▶ **Try it**: In the records below, the line with "export IMPL_ys_seq_area_share_pct=57.6" opens the range and the line with "export IMPL_rrSetupSlack_ps=500" closes it; print that range exactly and nothing else.

▶ **Data shown**:
`src/rtl/jk_seq_pkg.sv`:
```
// Shared types for the JK command sequencer: command opcodes, FSM states and the JK cell rule.
package jk_seq_pkg;

  localparam int unsigned JK_WIDTH_DEF = 8;
  localparam int unsigned JK_CNT_W_DEF = 4;
  localparam int unsigned JK_OP_W      = 2;

  typedef enum logic [JK_OP_W-1:0] {
    OP_HOLD   = 2'b00,
    OP_RESET  = 2'b01,
    OP_SET    = 2'b10,
    OP_TOGGLE = 2'b11
  } op_e;

  typedef enum logic [1:0] {
    ST_IDLE  = 2'b00,
    ST_APPLY = 2'b01,
    ST_DONE  = 2'b10
  } state_e;

  // Bitwise JK next-state: 00 hold, 01 clear, 10 set, 11 toggle.
  function automatic logic [31:0] jk_next(input logic [31:0] j, input logic [31:0] k,
                                          input logic [31:0] q);
    return (j & ~q) | (~k & q);
  endfunction

endpackage

```
`src/rtl/jk_bank.sv`:
```
// Bank of WIDTH JK flip-flops with asynchronous active-low clear.
module jk_bank
  import jk_seq_pkg::*;
#(
  parameter int unsigned WIDTH = JK_WIDTH_DEF
) (
  input  logic             clk,
  input  logic             n_rst,
  input  logic [WIDTH-1:0] j,
  input  logic [WIDTH-1:0] k,
  output logic [WIDTH-1:0] q
);

  logic [WIDTH-1:0] q_q;
  logic [WIDTH-1:0] q_d;

  always_comb begin
    q_d = WIDTH'(jk_next(32'(j), 32'(k), 32'(q_q)));
  end

  always_ff @(posedge clk or negedge n_rst) begin
    if (!n_rst) begin
      q_q <= '0;
    end else begin
      q_q <= q_d;
    end
  end

  assign q = q_q;

endmodule

```
`src/rtl/jk_cmd_sequencer.sv`:
```
// Command-driven controller for a JK bank: HOLD/RESET/SET/TOGGLE on masked cells for N edges.
// Optional abort support is compiled in with JKSEQ_ABORT_EN.
module jk_cmd_sequencer
  import jk_seq_pkg::*;
#(
  parameter int unsigned WIDTH = JK_WIDTH_DEF,
  parameter int unsigned CNT_W = JK_CNT_W_DEF
) (
  input  logic             clk,
  input  logic             n_rst,
  input  logic             cmd_valid,
  output logic             cmd_ready,
  input  logic [1:0]       cmd_op,
  input  logic [WIDTH-1:0] cmd_mask,
  input  logic [CNT_W-1:0] cmd_len,
  output logic             busy,
  output logic             done,
`ifdef JKSEQ_ABORT_EN
  input  logic             abort,
  output logic             aborted,
`endif
  output logic [WIDTH-1:0] q
);

  state_e           state_q, state_d;
  op_e              op_q, op_d;
  logic [WIDTH-1:0] mask_q, mask_d;
  logic [CNT_W-1:0] cnt_q, cnt_d;
  logic             done_q, done_d;
  logic             busy_q, busy_d;
  logic             cmd_ready_q, cmd_ready_d;
  logic [WIDTH-1:0] j_c, k_c;
  logic             abort_c;

`ifdef JKSEQ_ABORT_EN
  assign abort_c = abort;
`else
  assign abort_c = 1'b0;
`endif

  // Next state, command latches and bank drive.
  always_comb begin
    state_d = state_q;
    op_d    = op_q;
    mask_d  = mask_q;
    cnt_d   = cnt_q;
    j_c     = '0;
    k_c     = '0;

    case (state_q)
      ST_IDLE: begin
        if (cmd_valid) begin
          op_d    = op_e'(cmd_op);
          mask_d  = cmd_mask;
          cnt_d   = (cmd_len == '0) ? '0 : cmd_len - CNT_W'(1);
          state_d = ST_APPLY;
        end
      end
      ST_APPLY: begin
        if (abort_c) begin
          // Abort suppresses this edge's update and finishes early.
          state_d = ST_DONE;
        end else begin
          case (op_q)
            OP_RESET:  k_c = mask_q;
            OP_SET:    j_c = mask_q;
            OP_TOGGLE: begin
              j_c = mask_q;
              k_c = mask_q;
            end
            default: ;
          endcase
          if (cnt_q == '0) begin
            state_d = ST_DONE;
          end else begin
            cnt_d = cnt_q - CNT_W'(1);
          end
        end
      end
      ST_DONE: begin
        state_d = ST_IDLE;
      end
      default: begin
        state_d = ST_IDLE;
      end
    endcase

    done_d      = (state_d == ST_DONE);
    busy_d      = (state_d != ST_IDLE);
    cmd_ready_d = (state_d == ST_IDLE);
  end

  always_ff @(posedge clk or negedge n_rst) begin
    if (!n_rst) begin
      state_q     <= ST_IDLE;
      op_q        <= OP_HOLD;
      mask_q      <= '0;
      cnt_q       <= '0;
      done_q      <= 1'b0;
      busy_q      <= 1'b0;
      cmd_ready_q <= 1'b1;
    end else begin
      state_q     <= state_d;
      op_q        <= op_d;
      mask_q      <= mask_d;
      cnt_q       <= cnt_d;
      done_q      <= done_d;
      busy_q      <= busy_d;
      cmd_ready_q <= cmd_ready_d;
    end
  end

`ifdef JKSEQ_ABORT_EN
  logic aborted_q, aborted_d;

  // Only an abort seen in APPLY leads into DONE, so aborted is never high without done.
  always_comb begin
    aborted_d = (state_q == ST_APPLY) && abort_c;
  end

  always_ff @(posedge clk or negedge n_rst) begin
    if (!n_rst) begin
      aborted_q <= 1'b0;
    end else begin
      aborted_q <= aborted_d;
    end
  end

  assign aborted = aborted_q;
`endif

  assign done      = done_q;
  assign busy      = busy_q;
  assign cmd_ready = cmd_ready_q;

  jk_bank #(
    .WIDTH(WIDTH)
  ) u_bank (
    .clk  (clk),
    .n_rst(n_rst),
    .j    (j_c),
    .k    (k_c),
    .q    (q)
  );

endmodule

```
`config.mk`:
```
export PLATFORM = sky130hd
export DESIGN_NAME = jk_cmd_sequencer
export DESIGN_NICKNAME = d
export VERILOG_FILES = /design/src/rtl/jk_seq_pkg.sv /design/src/rtl/jk_bank.sv /design/src/rtl/jk_cmd_sequencer.sv
export SDC_FILE = /design/constraint.sdc
export NUM_CORES = 1
export LEC_CHECK = 0
export BUFFER_PORTS_ARGS = -buffer_cell sky130_fd_sc_hd__buf_2
export CELL_PAD_IN_SITES_DETAIL_PLACEMENT = 0
export CELL_PAD_IN_SITES_GLOBAL_PLACEMENT = 1
export CORE_ASPECT_RATIO = 2
export CORE_UTILIZATION = 40
export CTS_BUF_LIST = sky130_fd_sc_hd__clkbuf_4 sky130_fd_sc_hd__clkbuf_8
export CTS_CLUSTER_SIZE = 14
export DETAILED_ROUTE_END_ITERATION = 8
export PLACE_DENSITY = 0.76
export SYNTH_ARGS = -nofsm -noshare
export SYNTH_HDL_FRONTEND = slang
export SYNTH_SLANG_ARGS = --single-unit
```
`constraint.sdc`:
```
create_clock -name clk -period 2.2 [get_ports clk]
set_clock_uncertainty 0.1 [all_clocks]
set_input_delay 0.11 -clock clk [delete_from_list [all_inputs] [get_ports clk]]
set_output_delay 0.11 -clock clk [all_outputs]
set_load 0.03 [all_outputs]
```
==> impl_metrics.env, run 1 <==
export IMPL_status="completed"
export IMPL_clockRootBuffer="clkbuf_8"
export IMPL_gp_congestion=0.777
export IMPL_ys_seq_area_share_pct=57.6
export IMPL_drt_iter0_drc=19
export IMPL_syn_nets=115
export IMPL_intPower_w=0.00131
export IMPL_holdPathStages=3
export IMPL_grt_pass1_vias=847
export IMPL_r2r_start="state_q[0]"
export IMPL_io_buffers=27
export IMPL_p_leak_nw=0.672
export IMPL_yosys_area_top_type="dfrtp_1"
export IMPL_reg2reg_to="mask_q[7]"
export IMPL_io_pins=28
export IMPL_rsz0062_at_grt="no"
export IMPL_antenna_found_initial=0
export IMPL_hp_class="primary input to flop"
export IMPL_period_share_pct=77.2
export IMPL_final_nets=156
export IMPL_ys_seq_elements=27
export IMPL_crit_path_max_fanout=8
export IMPL_power_frac_seq_pct=42.2
export IMPL_slowest_stage="dfrtp_1"
export IMPL_peakVddDrop_v=0.000666
export IMPL_tritoncts="done"
export IMPL_post_cts_repair_setup_buffers=0
export IMPL_grt_use_met1_pct=19.1
export IMPL_grt_usage_pct=16.8
export IMPL_critical_path_buf_inv_count=1
export IMPL_rrSetupSlack_ps=500
export IMPL_power_w=0.00220
export IMPL_synth_flop_cell="dfrtp_1"
export IMPL_r2r_cells=3
export IMPL_setup_violations=0
export IMPL_cts_buffers=3
export IMPL_wire_per_inst_microns=14.3
export IMPL_multi_input_area_sq_um=460
export IMPL_final_hold_viol_count=0
export IMPL_cp_arrival_ps=1740
export IMPL_hp_start="cmd_len[3]"
export IMPL_seqCellArea_sq_um=677
export IMPL_cts_max_level=1
export IMPL_vias_per_cell=5.39
export IMPL_yosysUniqueCellTypes=34
export IMPL_syn_mean_instance_area_sq_um=12.1
export IMPL_core_area_sq_mm=0.00277
export IMPL_syn_cell_area_sq_mm=0.00117
export IMPL_clkPwrFrac_pct=12.6
export IMPL_drv_cap=0
export IMPL_ant_nets=0
export IMPL_drcViolationCount=0
export IMPL_synth_most_common_cell="dfrtp_1"
export IMPL_switching_share_pct=40.5
export IMPL_tightest_slew_ps=585
export IMPL_setup_tns_ps=0
export IMPL_period_minus_slack_ps=1700
export IMPL_diodes=0
export IMPL_synth_area_leaders="dfrtp_1 (55%), mux2_2 (9.6%), a31oi_1 (4.3%)"
export IMPL_synth_edf_count=0
export IMPL_drv_slew=0
export IMPL_grt_max_degree=28
export IMPL_area_delta_synth_final_pct=27.7
export IMPL_slew_limit_headroom_pct=61.0
export IMPL_nFillCells=247
export IMPL_crit_type="flop to flop"
export IMPL_first_pass_iters=4
export IMPL_dp_final_hpwl_mm=1.73
export IMPL_startpoint="state_q[0]"
export IMPL_drive_gt1_share_pct=34.3
export IMPL_cp_top_family="flip-flops"
export IMPL_ys_top_cells_by_count="dfrtp_1 (26), mux2_2 (10), a21oi_1 (8), a31oi_1 (8), nor3_1 (5)"
export IMPL_gr_max_usage_layer="met2"
export IMPL_max_clock_freq_mhz=589
export IMPL_grt_overflow_total=0
export IMPL_netSwitchingPower_w=0.000892
export IMPL_initial_utilization_pct=42.4
export IMPL_numClockSinks=27
export IMPL_critPathMaxStageDelay_ps=470
export IMPL_pwr_share_comb_pct=45.2
export IMPL_synthCells=97
export IMPL_cp_start_kind="flop"
export IMPL_grt_first_pass_wirelength_mm=3.73
export IMPL_die_w_microns=40.3
export IMPL_met2_usage_pct=28.6
export IMPL_grt_util_met3_pct=2.54
export IMPL_hold_path_end="cnt_q[3]"
export IMPL_num_vias=894
export IMPL_clk_pin_slew_worst_paths_ps=90
export IMPL_crit_required_ps=2250
export IMPL_clockBufferDepth=2
export IMPL_synth_top_area_share_pct=55.4
export IMPL_die_h_microns=78.6
export IMPL_end_kind="flop"
export IMPL_path_cells="nor3b_1, buf_4, mux2_2"
export IMPL_cellPowerDensity_mw_per_mm2=1470
export IMPL_insertion_delay_ps=260
export IMPL_die_area_sq_mm=0.00317
export IMPL_async_flop_share_pct=100
export IMPL_synth_warnings=0
export IMPL_rows=27
export IMPL_wirelength_mm=2.38
[power groups by stage]
| stage | Sequential [W] | Combinational, W | Clock, W |
|---|---|---|---|
| after floorplan | 0.00110 | 0.000571 | 0 |
| after global placement | 0.000931 | 0.000969 | 0 |
| after detailed placement | 0.000939 | 0.000991 | 0 |
| after CTS | 0.000929 | 0.00101 | 0.000287 |
| after global routing | 0.000974 | 0.00110 | 0.000314 |
| final | 0.000930 | 0.000995 | 0.000277 |
[flip-flops by register name, summed over array words and instances (netlist names)]
register,count
busy,1
state_q,2
mask_q,8
done,1
u_bank.q,8
op_q,2
cmd_ready,1
cnt_q,4
[worst max-delay path by stage]
stage	endpoint	cells after the start
2_1_floorplan	cnt_q[2]	6
3_3_place_gp	mask_q[5]	3
3_5_place_dp	mask_q[2]	3
4_1_cts	mask_q[2]	3
5_1_grt	mask_q[7]	3
6_report	mask_q[7]	3
[repair_timing]
action	CTS	global route
resized for setup	0	0
endpoints found under the setup margin	0	0
hold endpoints to repair	37	0
hold buffers	12	0
[routing by layer]
metal	wire [microns]	share of wire (%)
met5	0	0
met1	1010	43
met2	1270	54
met3	60	2.5
met4	32	1.3
[layout by cell type, fill, tap and decap left out, drive strengths merged, types with 2 or more instances in the layout]
cell type,n
buf,28
dfrtp,26
dlygate4sd3,12
mux2,10
a21oi,8
a31oi,8
nor3,5
inv,4
clkbuf,4
o21ai,3
nand2,3
and2,2
nand2b,2
nor3b,2
o211ai,2
o21bai,2
[final cells by class]
type                       count  area share, %
sequential                    27           45.1
multi-input combinational     62           30.7
timing repair buffer          40           17.5
clock buffer                   4           3.25
tap                           29           2.42
inverter                       4           1.00
[through the flow]
stage | cells | worst slack (ps) | cell area, sq um | utilization (%) | hold WS, ps
after floorplan | 97 | 841 | 1170 | - | -286
after global placement | 150 | 543 | 1330 | 48.1 | 35.6
after detailed placement | 150 | 495 | 1330 | 48.1 | 45.8
after CTS | 166 | 479 | 1500 | 54.2 | 137
after global routing | 166 | 407 | 1500 | 54.2 | 138
final | 166 | 501 | 1500 | 54.2 | 132
[worst reg2reg max path: cells and delay by family (launching register included)]
family        cells  cell delay [ps]
buf+inv           1              250
flops             1              470
mux               1              350
simple gates      1              420
[cell families (layout without fill, tap and decap cells)]
logic type	count (synthesis)	count (layout)	synth area share (%)
AO/OA/AOI/OAI	29	29	16.4
multiplexers	10	10	9.58
adder cells (fa/ha/maj)	1	1	1.06
buffers and inverters	8	48	3.19
flip-flops	27	27	57.6
AND/OR/NAND/NOR	22	22	12.1
Power figures use the tool's default switching activity.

▶ **Exercise answer**:
export IMPL_ys_seq_area_share_pct=57.6
export IMPL_drt_iter0_drc=19
export IMPL_syn_nets=115
export IMPL_intPower_w=0.00131
export IMPL_holdPathStages=3
export IMPL_grt_pass1_vias=847
export IMPL_r2r_start="state_q[0]"
export IMPL_io_buffers=27
export IMPL_p_leak_nw=0.672
export IMPL_yosys_area_top_type="dfrtp_1"
export IMPL_reg2reg_to="mask_q[7]"
export IMPL_io_pins=28
export IMPL_rsz0062_at_grt="no"
export IMPL_antenna_found_initial=0
export IMPL_hp_class="primary input to flop"
export IMPL_period_share_pct=77.2
export IMPL_final_nets=156
export IMPL_ys_seq_elements=27
export IMPL_crit_path_max_fanout=8
export IMPL_power_frac_seq_pct=42.2
export IMPL_slowest_stage="dfrtp_1"
export IMPL_peakVddDrop_v=0.000666
export IMPL_tritoncts="done"
export IMPL_post_cts_repair_setup_buffers=0
export IMPL_grt_use_met1_pct=19.1
export IMPL_grt_usage_pct=16.8
export IMPL_critical_path_buf_inv_count=1
export IMPL_rrSetupSlack_ps=500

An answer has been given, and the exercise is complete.